In 1987 he released Realism, Writing, Disfiguration, focusing on the work of Thomas Eakins and Stephen Crane. The work won the 1990 Charles C. Eldredge Prize from the Smithsonian American Art Museum. In 1996 he released Manet's Modernism, which was later translated into French by Claire Brunet.

Fried revisited some of his ideas about theatricality and absorption in Why Photography Matters as Art as Never Before (2008). In a reading of works by prominent art photographers of the last 20 years (Bernd and Hilla Becher, Jeff Wall, Andreas Gursky, and Thomas Demand, among others) Fried asserts that concerns of anti-theatricality and absorption are central to the turn by contemporary photographers towards large-scale works "for the wall."

==Selected works==
- Absorption and Theatricality: Painting and Beholder in the Age of Diderot. Berkeley: University of California Press, 1980.
- Realism, Writing, Disfiguration: On Thomas Eakins and Stephen Crane. University of Chicago Press, 1987.
- Courbet's Realism. University of Chicago Press, 1990.
- Manet's Modernism. University of Chicago Press, 1996.
- Art and Objecthood: Essays and Reviews.
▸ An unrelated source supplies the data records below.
## src/rtl/key_provision_loader.sv

```systemverilog
// Serial key loader: assembles the logic-locking key and releases the locked core.
// Optional parity check on the serial stream: define KEYLOAD_PARITY_CHECK_EN.
module key_provision_loader #(
    parameter int NKEYS = 1
) (
    input  logic             clock,
    input  logic             reset,
    input  logic             load_start,
    input  logic             ser_valid,
    input  logic             ser_data,
    output logic             ser_ready,
    output logic [NKEYS-1:0] keyinput,
    output logic             key_valid,
    output logic             core_hold,
    output logic             load_err
);

    localparam int CW = $clog2(NKEYS + 1);

    typedef enum logic [2:0] {
        IDLE,
        SHIFT,
        COMMIT,
        LOCKED,
        ERROR
`ifdef KEYLOAD_PARITY_CHECK_EN
        ,
        PARITY
`endif
    } state_t;

    state_t           state;
    state_t           state_next;
    logic [CW-1:0]    cnt;
    logic [NKEYS-1:0] shreg;
    logic             xfer;
    logic             last;

    always_ff @(posedge clock) begin
        if (reset) begin
            state <= IDLE;
        end else begin
            state <= state_next;
        end
    end

    always_comb begin
        state_next = state;
        if (load_start) begin
            state_next = SHIFT;
        end else begin
            case (state)
                SHIFT: begin
                    if (xfer && last) begin
`ifdef KEYLOAD_PARITY_CHECK_EN
                        state_next = PARITY;
`else
                        state_next = COMMIT;
`endif
                    end
                end
`ifdef KEYLOAD_PARITY_CHECK_EN
                PARITY: begin
                    // Even parity over data plus parity bit.
                    if (xfer) begin
                        state_next = (^shreg ^ ser_data) ? ERROR : COMMIT;
                    end
                end
`endif
                COMMIT:  state_next = LOCKED;
                default: state_next = state;
            endcase
        end
    end

    always_comb begin
        ser_ready = (state == SHIFT);
`ifdef KEYLOAD_PARITY_CHECK_EN
        ser_ready = ser_ready || (state == PARITY);
        load_err  = (state == ERROR);
`else
        load_err  = 1'b0;
`endif
        xfer = ser_valid & ser_ready;
        last = (cnt == CW'(NKEYS - 1));
    end

    always_ff @(posedge clock) begin
        if (reset) begin
            cnt       <= '0;
            shreg     <= '0;
            keyinput  <= '0;
            key_valid <= 1'b0;
            core_hold <= 1'b1;
        end else if (load_start) begin
            cnt       <= '0;
            shreg     <= '0;
            key_valid <= 1'b0;
            core_hold <= 1'b1;
        end else begin
            if (state == SHIFT && xfer) begin
                shreg <= (shreg << 1) | NKEYS'(ser_data);
                cnt   <= cnt + CW'(1);
            end
            if (state == COMMIT) begin
                keyinput <= shreg;
            end
            if (state == ERROR || state_next == ERROR) begin
                keyinput <= '0;
            end
            key_valid <= (state == LOCKED);
            core_hold <= (state != LOCKED);
        end
    end

endmodule

```

## config.mk

```make
export PLATFORM = sky130hd
export DESIGN_NAME = key_provision_loader
export DESIGN_NICKNAME = d
export VERILOG_FILES = /design/src/rtl/key_provision_loader.sv
export SDC_FILE = /design/constraint.sdc
export NUM_CORES = 1
export LEC_CHECK = 0
export ABC_CLOCK_PERIOD_IN_PS = 1000
export CORE_AREA = 2 2 39 41
export DETAILED_ROUTE_END_ITERATION = 7
export DIE_AREA = 0 0 41 43
export PLACE_DENSITY = 0.55
export SLEW_MARGIN = 20
export SYNTH_ARGS = -nofsm -noshare
export SYNTH_HDL_FRONTEND = slang
export SYNTH_SLANG_ARGS = --single-unit
export TNS_END_PERCENT = 50
```

## constraint.sdc

```tcl
create_clock -name clock -period 1 [get_ports clock]
set_input_delay 0.15 -clock clock [delete_from_list [all_inputs] [get_ports clock]]
set_output_delay 0.15 -clock clock [all_outputs]
set_load 0.02 [all_outputs]
```

==> impl_results.md <==
* Run status: finished, violations left
* Failing checks: negative setup slack
* CP Buf/Inv Count at 1
* PortBufs at 8
* Worst EP arrival at 1000 ps
* Commonest cells after routing, fill and taps aside: 10 x buf_4, 7 x dfxtp_1, 4 x clkdlybuf4s50_1, 3 x inv_1, 3 x clkbuf_4
* Post-DP HPWL at 509 µm
* Comb power frac at 0.164
* DP Worst Slack at -358 ps
* Full die area at 1760 µm²
* Grt ovf at 0
* Post-synth ARST share at 0
* I/O pin count at 10
* # fillers at 144
* Synthesized flop and latch total at 8
* Worst Path Max Fanout at 2
* GRT Total Usage at 0.114
* Root Buffer Master: clkbuf_4
* Clock Path Buffers at 2
* P per Cell Area at 1260 nW/µm²
* Leak at 0.000232 µW
* Required time of the critical path at 850 ps
* Syn nets at 41
* Register share of total power at 0.477
* Layout cells sized above 1 at 0.439
* Number of antenna repair diodes at 0
* Pwr Total at 693 µW
* Startpoint types: register
* Vias per inst at 4.41
* Global-route wire length before repair at 1.23 mm
* Initial Utilization at 0.237
* Clock share of power at 0.359
* Worst-path clk slew at 50 ps
* Fin. Hold Viols at 0
* Pin count of the biggest net entering global routing at 8
* Synth Warn # at 0
* Capture point of the critical path: ser_ready
* Final Cell Area at 551 µm²
* Fin nets at 64
* Maximum VDD drop at 0.000462 V
* Cts bufs inserted at 3
* Routability Congestion at 0.750
* Routed WL per cell at 10.1 µm
* Hold WS at 473 ps
* # rows at 14
* Worst path depth at 3
* R2r endpoint: cnt$_SDFFE_PP0P_
* Worst-Skew Late Latency at 260 ps
* Final setup violation count at 5
* Via count at 322
* CP Capture Type: output port
* R2R depth at 5
* Internal cell power at 531 µW
* Distinct cells, synth at 19
* Register area share after synthesis at 0.489
* Placed Area at 488 µm²
* Post-Syn Area at 328 µm²
* Setup ws final at -155 ps
* Antenna violations before repair at 0
* Multi-input gate area at 170 µm²
* Critical-path cell list: nor2b_4 -> and2b_2 -> buf_6
* Clock sink total at 8
* RSZ-0062 raised after global routing: true
* Routed WL at 735 µm
* Storage cell area at 161 µm²
* Die height at 43 µm
* Clock Skew at 0.494 ps
* Crit path launch: state[0]$_SDFF_PP0_
* Final Max Slew Viols at 0
* DR iter-0 viols at 12
* R2R Path Start: state[0]$_SDFF_PP0_
* Min cycle time layout at 1150 ps
* Critical Path Max Stage Delay at 320 ps
* Die Span X at 41 µm
* FF-to-FF setup slack at -110 ps
* Vias in the first global route at 288
* Post-synth EDFFs at 0
* Hold buffers post-CTS at 0
* 1st-pass router iterations at 3
* # H-tree levels at 1
* Core outline area at 1380 µm²
* Maxcap violations at 0
* Cells after Synth at 36
* CP Class: reg -> out
* Mapped Avg Cell Area at 9.11 µm²
* Commonest non-fill, non-tap cell in the layout: buf_4
* Max Clock Freq at 866 MHz
* Fin crit share at 1.15
* CP max stage cell: dfxtp_2
* Ys flop type: dfxtp_1
* Switching part of the total at 0.233
* NetSw at 161 µW
* Drc violations at 0
* Post-DRT Antenna Nets at 0
* Synth-to-layout area growth at 67.9%
* CTS tree: yes
* CP delay by family, top: flip-flops
* Worst Hold Class: in -> reg
## metal layers
metal / share of wire / track usage / up-vias
li1: - / - / 169
met1: 0.47 / 0.136 / 140
met2: 0.42 / 0.138 / 10
met3: 0.063 / 0.0628 / 3
met4: 0.035 / 0.100 / 0
met5: 0 / 0 / -
## cell families (layout without fill, tap and decap cells)
kind of cell | count (synthesis) | count (layout) | synth area share
and+or+nand+nor | 14 | 14 | 0.267
AOI/OAI and AO/OA | 8 | 8 | 0.149
DFF | 8 | 8 | 0.489
buffers and inverters | 4 | 25 | 0.0573
other | 1 | 1 | 0.0114
xor gates and xnor gates | 1 | 1 | 0.0267
## worst min path at each step
stage | to | cells after the start | slack [ps] | startpoint
global route | shreg$_SDFFE_PP0P_ | 2 | 490 | shreg$_SDFFE_PP0P_
global placement | shreg$_SDFFE_PP0P_ | 2 | 470 | shreg$_SDFFE_PP0P_
CTS | shreg$_SDFFE_PP0P_ | 2 | 470 | shreg$_SDFFE_PP0P_
detailed placement | shreg$_SDFFE_PP0P_ | 2 | 480 | shreg$_SDFFE_PP0P_
floorplan | cnt$_SDFFE_PP0P_ | 1 | 220 | load_start
finish | shreg$_SDFFE_PP0P_ | 3 | 470 | ser_data
## synth_stat cells, drive strengths merged, types with 2 or more instances
cell    n  share of area
dfxtp   8           0.49
inv     3          0.034
nor3    3          0.061
a21oi   2          0.031
a31oi   2          0.038
nand2b  2          0.038
nand3   2          0.031
nor2    2          0.023
nor2b   2          0.038
o21ai   2          0.031
## final cells by class
cell class                 count  share of cell area
clock buffer                   3              0.0409
multi-input combinational     24               0.309
tap                           16              0.0364
timing repair buffer          19               0.300
sequential                     8               0.293
inverter                       3              0.0205
## worst reg2reg max path: cells and delay by family, from the launching register on
family | cells | cell delay (ps)
flops | 1 | 320
simple gates | 2 | 310
buf+inv | 2 | 240
xor+xnor | 1 | 140
## through the flow
step / setup TNS [ps] / util / instances
CTS: -340 / 0.388 / 73
global route: -567 / 0.398 / 73
global placement: -1380 / 0.353 / 68
finish: -354 / 0.398 / 73
detailed placement: -1480 / 0.353 / 68
floorplan: 0 / - / 36
## power by group through the flow
stage	clock network [µW]	registers, µW	logic (µW)
floorplan	0	338	36.7
detailed placement	0	335	93.1
global route	269	331	125
global placement	0	335	92.6
finish	249	330	113
CTS	256	329	109
## state kept, by name (all words and copies together), names as in the netlist
signal and cells:
cnt 1, shreg 1, keyinput 1, key_valid 1
state 3, core_hold 1
## timing repair
action / 4_1_cts / 5_1_grt
setup endpoints to repair: 6 / 5
endpoints found under the hold margin: 0 / 0
pin swaps: 1 / 0
gates resized for setup: 21 / 3
setup buffers: 2 / 0
Power figures use the tool's default switching activity.
===== src/rtl/byte_stuffer.sv =====
// Byte stuffer for an entropy-coded image stream.
// Pops 33-bit words ({last, 4 bytes MSB first}) from a first-word-fall-through FIFO and
// emits them one byte per cycle over a valid/ready link. Every emitted FF is followed by
// a stuffed 00. After a last-flagged word it optionally appends the FF D9 end marker,
// then pulses frame_done_o for one cycle.
//
// Ports:
//   clk             clock, rising edge
//   rst             asynchronous active-high reset
//   fifo_empty_i    upstream FIFO empty flag
//   fifo_rd_data_i  FIFO head word: [32] last-of-frame, [31:0] four bytes, MSB first
//   fifo_rd_o       combinational pop request
//   out_valid_o     out_byte_o is valid
//   out_ready_i     downstream accepts out_byte_o this cycle
//   out_byte_o      output byte (00 when not valid)
//   frame_done_o    one-cycle pulse after the final byte of a frame
//   byte_cnt_o      bytes handed off in the current frame, stuffing and marker included
module byte_stuffer #(
  parameter bit          EOI_EN    = 1'b1,
  parameter int unsigned CNT_WIDTH = 16
) (
  input  logic                 clk,
  input  logic                 rst,
  input  logic                 fifo_empty_i,
  input  logic [32:0]          fifo_rd_data_i,
  output logic                 fifo_rd_o,
  output logic                 out_valid_o,
  input  logic                 out_ready_i,
  output logic [7:0]           out_byte_o,
  output logic                 frame_done_o,
  output logic [CNT_WIDTH-1:0] byte_cnt_o
);

  typedef enum logic [2:0] {
    StIdle,
    StSend,
    StStuff,
    StEoiFf,
    StEoiD9,
    StDone
  } state_e;

  state_e               state_q, state_d;
  logic [1:0]           idx_q, idx_d;
  logic [31:0]          word_q, word_d;
  logic                 last_q, last_d;
  logic [CNT_WIDTH-1:0] byte_cnt_q, byte_cnt_d;

  logic       fifo_rd;
  logic       hs;
  logic       advance;
  logic [7:0] cur_byte;

  always_comb begin
    unique case (idx_q)
      2'd0:    cur_byte = word_q[31:24];
      2'd1:    cur_byte = word_q[23:16];
      2'd2:    cur_byte = word_q[15:8];
      default: cur_byte = word_q[7:0];
    endcase
  end

  always_comb begin
    state_d      = state_q;
    idx_d        = idx_q;
    word_d       = word_q;
    last_d       = last_q;
    byte_cnt_d   = byte_cnt_q;
    fifo_rd      = 1'b0;
    out_valid_o  = 1'b0;
    out_byte_o   = 8'h00;
    frame_done_o = 1'b0;
    advance      = 1'b0;

    unique case (state_q)
      StIdle: begin
        fifo_rd = ~fifo_empty_i;
        if (!fifo_empty_i) begin
          word_d  = fifo_rd_data_i[31:0];
          last_d  = fifo_rd_data_i[32];
          idx_d   = 2'd0;
          state_d = StSend;
        end
      end
      StSend: begin
        out_valid_o = 1'b1;
        out_byte_o  = cur_byte;
      end
      StStuff: begin
        out_valid_o = 1'b1;
        out_byte_o  = 8'h00;
      end
      StEoiFf: begin
        out_valid_o = 1'b1;
        out_byte_o  = 8'hFF;
      end
      StEoiD9: begin
        out_valid_o = 1'b1;
        out_byte_o  = 8'hD9;
      end
      StDone: begin
        frame_done_o = 1'b1;
        byte_cnt_d   = '0;
        state_d      = StIdle;
      end
      default: state_d = StIdle;
    endcase

    hs = out_valid_o & out_ready_i;

    if (hs) begin
      byte_cnt_d = byte_cnt_q + CNT_WIDTH'(1);
      unique case (state_q)
        StSend: begin
          if (cur_byte == 8'hFF) state_d = StStuff;
          else                   advance = 1'b1;
        end
        StStuff: advance = 1'b1;
        StEoiFf: state_d = StEoiD9;
        StEoiD9: state_d = StDone;
        default: ;
      endcase
    end

    if (advance) begin
      if (idx_q != 2'd3) begin
        idx_d   = idx_q + 2'd1;
        state_d = StSend;
      end else if (!last_q) begin
        // Chain straight into the next word so words stream without a bubble.
        if (!fifo_empty_i) begin
          fifo_rd = 1'b1;
          word_d  = fifo_rd_data_i[31:0];
          last_d  = fifo_rd_data_i[32];
          idx_d   = 2'd0;
          state_d = StSend;
        end else begin
          state_d = StIdle;
        end
      end else begin
        state_d = EOI_EN ? StEoiFf : StDone;
      end
    end
  end

  // The pop strobe is combinational, so it must be masked while reset is held.
  assign fifo_rd_o  = fifo_rd & ~rst;
  assign byte_cnt_o = byte_cnt_q;

  always_ff @(posedge clk or posedge rst) begin
    if (rst) begin
      state_q    <= StIdle;
      idx_q      <= 2'd0;
      word_q     <= 32'h0;
      last_q     <= 1'b0;
      byte_cnt_q <= '0;
    end else begin
      state_q    <= state_d;
      idx_q      <= idx_d;
      word_q     <= word_d;
      last_q     <= last_d;
      byte_cnt_q <= byte_cnt_d;
    end
  end

endmodule


===== config.mk =====
export PLATFORM = sky130hd
export DESIGN_NAME = byte_stuffer
export DESIGN_NICKNAME = d
export VERILOG_FILES = /design/src/rtl/byte_stuffer.sv
export SDC_FILE = /design/constraint.sdc
export NUM_CORES = 1
export LEC_CHECK = 0
export ABC_AREA = 1
export BUFFER_PORTS_ARGS = -buffer_cell sky130_fd_sc_hd__buf_2
export CAP_MARGIN = 20
export CELL_PAD_IN_SITES_DETAIL_PLACEMENT = 1
export CELL_PAD_IN_SITES_GLOBAL_PLACEMENT = 1
export CORE_AREA = 3 3 109 101
export DETAILED_ROUTE_END_ITERATION = 8
export DIE_AREA = 0 0 112 104
export HOLD_SLACK_MARGIN = 0.06
export PLACE_DENSITY_LB_ADDON = 0.1
export SETUP_SLACK_MARGIN = 0.2
export SYNTH_ARGS = -nofsm -noshare
export SYNTH_HDL_FRONTEND = slang
export SYNTH_SLANG_ARGS = --single-unit

===== constraint.sdc =====
create_clock -name clk -period 2.8 [get_ports clk]
set_input_delay 0.28 -clock clk [delete_from_list [all_inputs] [get_ports clk]]
set_output_delay 0.28 -clock clk [all_outputs]
set_load 0.01 [all_outputs]
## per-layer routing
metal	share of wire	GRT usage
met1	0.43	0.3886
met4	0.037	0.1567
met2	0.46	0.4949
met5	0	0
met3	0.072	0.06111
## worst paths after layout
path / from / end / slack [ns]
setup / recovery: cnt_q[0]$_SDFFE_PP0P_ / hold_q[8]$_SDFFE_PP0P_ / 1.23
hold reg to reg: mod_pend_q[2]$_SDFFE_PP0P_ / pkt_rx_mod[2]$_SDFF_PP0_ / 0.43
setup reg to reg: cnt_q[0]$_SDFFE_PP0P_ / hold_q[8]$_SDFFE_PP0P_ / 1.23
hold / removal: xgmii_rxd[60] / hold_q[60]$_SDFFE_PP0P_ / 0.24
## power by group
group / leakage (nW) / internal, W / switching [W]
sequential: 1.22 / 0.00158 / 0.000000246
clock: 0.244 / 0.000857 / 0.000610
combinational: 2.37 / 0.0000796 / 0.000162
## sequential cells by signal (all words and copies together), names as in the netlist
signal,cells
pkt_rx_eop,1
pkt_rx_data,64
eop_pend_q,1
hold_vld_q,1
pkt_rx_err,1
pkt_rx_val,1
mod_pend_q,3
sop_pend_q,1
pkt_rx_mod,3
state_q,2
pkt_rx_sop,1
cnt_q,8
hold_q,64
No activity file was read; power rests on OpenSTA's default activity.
[config.mk]
export PLATFORM = sky130hd
export DESIGN_NAME = trap_ctrl
export DESIGN_NICKNAME = d
export VERILOG_FILES = /design/src/rtl/trap_ctrl.sv
export SDC_FILE = /design/constraint.sdc
export NUM_CORES = 1
export LEC_CHECK = 0
export BUFFER_PORTS_ARGS = -buffer_cell sky130_fd_sc_hd__buf_4
export CAP_MARGIN = 10
export CORE_MARGIN = 3
export CORE_UTILIZATION = 44
export DETAILED_ROUTE_END_ITERATION = 8
export GPL_ROUTABILITY_DRIVEN = 0
export GPL_TIMING_DRIVEN = 0
export PLACE_DENSITY = 0.88
export SYNTH_ARGS = -nofsm -noshare
export SYNTH_HDL_FRONTEND = slang
export SYNTH_SLANG_ARGS = --single-unit
[constraint.sdc]
create_clock -name clk -period 2 [get_ports clk]
set_clock_uncertainty 0.15 [all_clocks]
set_input_delay 0.1 -clock clk [delete_from_list [all_inputs] [get_ports clk]]
set_output_delay 0.1 -clock clk [all_outputs]
set_load 0.1 [all_outputs]
<file path="src/rtl/sen_lut_pipe.sv">
// Quarter-wave sine/cosine LUT with optional NCO phase accumulator; cosine path built only with SEN_LUT_COS_EN.
// Three register stages (latency 3); one global enable stalls the whole pipe while out_valid && !out_ready.
module sen_lut_pipe #(
  parameter int PHASE_W = 32,
  parameter int DATA_W  = 16,
  parameter int ADDR_W  = 8
) (
  input  logic                      clk,
  input  logic                      rst_n,
  input  logic                      in_valid,
  output logic                      in_ready,
  input  logic [PHASE_W-1:0]        in_angle,
  input  logic                      mode,
  input  logic                      acc_clr,
  output logic                      out_valid,
  input  logic                      out_ready,
  output logic signed [DATA_W-1:0]  out_sin,
  output logic signed [DATA_W-1:0]  out_cos
);

  localparam int DEPTH = 1 << ADDR_W;
  localparam int MAG_W = DATA_W - 1;
  localparam int TOP   = ADDR_W + 2;
  localparam int FRAC  = 60;

  // Elaboration-time sin() in Q60 fixed point (Taylor series), rounded to the sample scale.
  function automatic logic [MAG_W-1:0] lut_val(input int idx);
    logic [127:0] x, x2, term, s, amp, prod;
    x    = (128'h3243F6A8885A308D * 128'(2 * idx + 1)) >> (ADDR_W + 2);
    x2   = (x * x) >> FRAC;
    term = x;
    s    = x;
    for (int k = 1; k <= 12; k++) begin
      term = ((term * x2) >> FRAC) / 128'(2 * k * (2 * k + 1));
      if ((k % 2) != 0) s = s - term;
      else              s = s + term;
    end
    amp  = (128'd1 << (DATA_W - 1)) - 128'd1;
    prod = (amp * s + (128'd1 << (FRAC - 1))) >> FRAC;
    return prod[MAG_W-1:0];
  endfunction

  logic [MAG_W-1:0] rom [DEPTH];
  for (genvar g = 0; g < DEPTH; g++) begin : g_rom
    localparam logic [MAG_W-1:0] ENTRY = lut_val(g);
    assign rom[g] = ENTRY;
  end

  logic                en;
  logic                accept;
  logic [PHASE_W-1:0]  acc;
  logic [PHASE_W-1:0]  acc_base;
  logic [PHASE_W-1:0]  acc_sum;
  logic [TOP-1:0]      p_top;

  assign en       = out_ready || !out_valid;
  assign in_ready = en;
  assign accept   = in_valid && en;
  // Clear takes effect before a same-cycle NCO step is added.
  assign acc_base = acc_clr ? '0 : acc;
  assign acc_sum  = acc_base + in_angle;
  assign p_top    = mode ? acc_sum[PHASE_W-1 -: TOP] : in_angle[PHASE_W-1 -: TOP];

  always_ff @(posedge clk or negedge rst_n) begin
    if (!rst_n)              acc <= '0;
    else if (accept && mode) acc <= acc_sum;
    else if (acc_clr)        acc <= '0;
  end

  // Stage 1: quadrant and table index.
  logic              s1_vld;
  logic [1:0]        s1_q;
  logic [ADDR_W-1:0] s1_idx;

  always_ff @(posedge clk or negedge rst_n) begin
    if (!rst_n) begin
      s1_vld <= 1'b0;
      s1_q   <= '0;
      s1_idx <= '0;
    end else if (en) begin
      s1_vld <= in_valid;
      s1_q   <= p_top[TOP-1 -: 2];
      s1_idx <= p_top[ADDR_W-1:0];
    end
  end

  // Stage 2: table read with index mirroring; odd quadrants read the reflected entry.
  logic              s2_vld;
  logic [MAG_W-1:0]  s2_sin_mag;
  logic              s2_sin_neg;

  always_ff @(posedge clk or negedge rst_n) begin
    if (!rst_n) begin
      s2_vld     <= 1'b0;
      s2_sin_mag <= '0;
      s2_sin_neg <= 1'b0;
    end else if (en) begin
      s2_vld     <= s1_vld;
      s2_sin_mag <= rom[s1_q[0] ? ~s1_idx : s1_idx];
      s2_sin_neg <= s1_q[1];
    end
  end

  // Stage 3: sign apply into the output registers.
  logic signed [DATA_W-1:0] sin_pos;
  assign sin_pos = {1'b0, s2_sin_mag};

  always_ff @(posedge clk or negedge rst_n) begin
    if (!rst_n) begin
      out_valid <= 1'b0;
      out_sin   <= '0;
    end else if (en) begin
      out_valid <= s2_vld;
      out_sin   <= s2_sin_neg ? -sin_pos : sin_pos;
    end
  end

`ifdef SEN_LUT_COS_EN
  // Cosine is sine one quadrant ahead: mirror sense flips, sign is q[1]^q[0].
  logic [MAG_W-1:0]         s2_cos_mag;
  logic                     s2_cos_neg;
  logic signed [DATA_W-1:0] cos_pos;
  assign cos_pos = {1'b0, s2_cos_mag};

  always_ff @(posedge clk or negedge rst_n) begin
    if (!rst_n) begin
      s2_cos_mag <= '0;
      s2_cos_neg <= 1'b0;
      out_cos    <= '0;
    end else if (en) begin
      s2_cos_mag <= rom[s1_q[0] ? s1_idx : ~s1_idx];
      s2_cos_neg <= s1_q[1] ^ s1_q[0];
      out_cos    <= s2_cos_neg ? -cos_pos : cos_pos;
    end
  end
`else
  assign out_cos = '0;
`endif

endmodule

</file>
$ cat src/rtl/dht11_pkg.sv
// Shared types and constants for the DHT11 sampling path: FSM states,
// frame byte positions and the millisecond prescaler length.
package dht11_pkg;

  typedef enum logic [2:0] {
    IDLE,
    WAIT_PERIOD,
    TRIG,
    WAIT_DONE,
    CHECK,
    RETRY_GAP
  } state_t;

  localparam int HUM_INT_HI = 39;
  localparam int HUM_INT_LO = 32;
  localparam int HUM_DEC_HI = 31;
  localparam int HUM_DEC_LO = 24;
  localparam int TMP_INT_HI = 23;
  localparam int TMP_INT_LO = 16;
  localparam int TMP_DEC_HI = 15;
  localparam int TMP_DEC_LO = 8;
  localparam int CSUM_HI    = 7;
  localparam int CSUM_LO    = 0;

  // Clocks below 1 kHz still get a one-cycle millisecond so waits never collapse.
  function automatic int unsigned ms_cycles(input int unsigned clk_hz);
    return (clk_hz < 1000) ? 1 : clk_hz / 1000;
  endfunction

endpackage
University of Chicago Press, 1998.
- Menzel's Realism: Art and Embodiment in Nineteenth-Century Berlin. Yale University Press, 2002.
- The Next Bend in the Road. University of Chicago Press, 2004.
- Why Photography Matters as Art as Never Before. Yale University Press, 2008.
- The Moment of Caravaggio. Princeton University Press, 2010.
- Four Honest Outlaws: Sala, Ray, Marioni, Gordon. Yale University Press, 2011.
- Flaubert's "Gueuloir": On Madame Bovary and Salammbô. Yale University Press, 2012.
- To the Center of the Earth. Macmillan Publishers, 2014.
- Another Light: Jacques-Louis David to Thomas Demand. Yale University Press, 2014.
- After Caravaggio. Yale University Press, 2016.
- Powers. David Zwirner Books, 2016.
- Promesse du Bonheur. David Zwirner Books, 2016.
- What Was Literary Impressionism?. Harvard University Press, 2018.
- Painting with Demons. London: Reaktion Books, 2021.
- French Suite: A Book of Essays. Edited with Stephen Bann. London: Reaktion Books, 2022.